(DATA SHOWN)
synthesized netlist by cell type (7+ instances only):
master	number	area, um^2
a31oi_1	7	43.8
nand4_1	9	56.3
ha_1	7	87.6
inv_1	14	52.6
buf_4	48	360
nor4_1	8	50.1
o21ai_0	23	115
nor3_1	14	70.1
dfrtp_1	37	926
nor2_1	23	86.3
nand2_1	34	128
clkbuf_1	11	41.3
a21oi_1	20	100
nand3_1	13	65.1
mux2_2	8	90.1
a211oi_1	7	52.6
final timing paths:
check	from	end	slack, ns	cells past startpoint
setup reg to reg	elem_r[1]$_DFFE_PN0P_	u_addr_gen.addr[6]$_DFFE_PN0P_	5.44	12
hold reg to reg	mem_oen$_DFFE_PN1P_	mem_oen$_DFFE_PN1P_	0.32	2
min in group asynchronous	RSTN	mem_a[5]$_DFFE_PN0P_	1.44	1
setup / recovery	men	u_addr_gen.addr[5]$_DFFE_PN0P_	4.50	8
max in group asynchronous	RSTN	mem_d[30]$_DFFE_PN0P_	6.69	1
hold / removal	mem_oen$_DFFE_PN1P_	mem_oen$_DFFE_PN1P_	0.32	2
## config.mk

```make
export PLATFORM = sky130hd
export DESIGN_NAME = blackparrot_fpga_host_io_out
export DESIGN_NICKNAME = d
export VERILOG_FILES = /design/src/rtl/blackparrot_fpga_host_io_out.sv
export SDC_FILE = /design/constraint.sdc
export NUM_CORES = 1
export LEC_CHECK = 0
export ABC_CLOCK_PERIOD_IN_PS = 2900
export CORE_MARGIN = 1
export CORE_UTILIZATION = 30
export CTS_BUF_LIST = sky130_fd_sc_hd__clkbuf_8
export DETAILED_ROUTE_END_ITERATION = 8
export HOLD_SLACK_MARGIN = 0.1
export SYNTH_ARGS = -nofsm -noshare
export SYNTH_HDL_FRONTEND = slang
export SYNTH_SLANG_ARGS = --single-unit
```

## constraint.sdc

```tcl
create_clock -name s_axi_aclk -period 2.9 [get_ports s_axi_aclk]
set_input_delay 0.435 -clock s_axi_aclk [delete_from_list [all_inputs] [get_ports s_axi_aclk]]
set_output_delay 0.435 -clock s_axi_aclk [all_outputs]
set_load 0.005 [all_outputs]
```
==> config.mk <==
export PLATFORM = sky130hd
export DESIGN_NAME = window_generator
export DESIGN_NICKNAME = d
export VERILOG_FILES = /design/src/rtl/window_generator.sv
export SDC_FILE = /design/constraint.sdc
export NUM_CORES = 1
export LEC_CHECK = 0
export ABC_AREA = 1
export BUFFER_PORTS_ARGS = -buffer_cell sky130_fd_sc_hd__clkbuf_2
export CAP_MARGIN = 10
export CORE_MARGIN = 3
export CORE_UTILIZATION = 59
export DETAILED_ROUTE_END_ITERATION = 8
export GPL_ROUTABILITY_DRIVEN = 0
export PLACE_DENSITY_LB_ADDON = 0.08
export SYNTH_ARGS = -nofsm -noshare
export SYNTH_HDL_FRONTEND = slang
export SYNTH_SLANG_ARGS = --single-unit
==> constraint.sdc <==
create_clock -name clock -period 2.39 [get_ports clock]
set_input_delay 0.239 -clock clock [delete_from_list [all_inputs] [get_ports clock]]
set_output_delay 0.239 -clock clock [all_outputs]
set_load 0.02 [all_outputs]
==> config.mk <==
export PLATFORM = sky130hd
export DESIGN_NAME = gpio_ctrl
export DESIGN_NICKNAME = d
export VERILOG_FILES = /design/src/rtl/gpio_ctrl.sv
export SDC_FILE = /design/constraint.sdc
export NUM_CORES = 1
export LEC_CHECK = 0
export ABC_AREA = 1
export ABC_CLOCK_PERIOD_IN_PS = 1400
export CAP_MARGIN = 40
export CORE_MARGIN = 3
export CORE_UTILIZATION = 30
export CTS_BUF_LIST = sky130_fd_sc_hd__clkbuf_4
export CTS_CLUSTER_DIAMETER = 120
export CTS_CLUSTER_SIZE = 20
export DETAILED_ROUTE_END_ITERATION = 7
export GPL_TIMING_DRIVEN = 1
export PLACE_DENSITY = 0.52
export SETUP_SLACK_MARGIN = 0.1
export SLEW_MARGIN = 10
export SYNTH_ARGS = -nofsm -noshare
export SYNTH_HDL_FRONTEND = slang
export SYNTH_SLANG_ARGS = --single-unit
==> constraint.sdc <==
create_clock -name clk -period 1.4 [get_ports clk]
set_input_delay 0.14 -clock clk [delete_from_list [all_inputs] [get_ports clk]]
set_output_delay 0.14 -clock clk [all_outputs]
set_load 0.005 [all_outputs]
(End DATA SHOWN)
ABOUT THIS TASK: Find, please, how many lines in the data include the word "group", and put down that number only.

SOLUTION TO THE PROBLEM: 2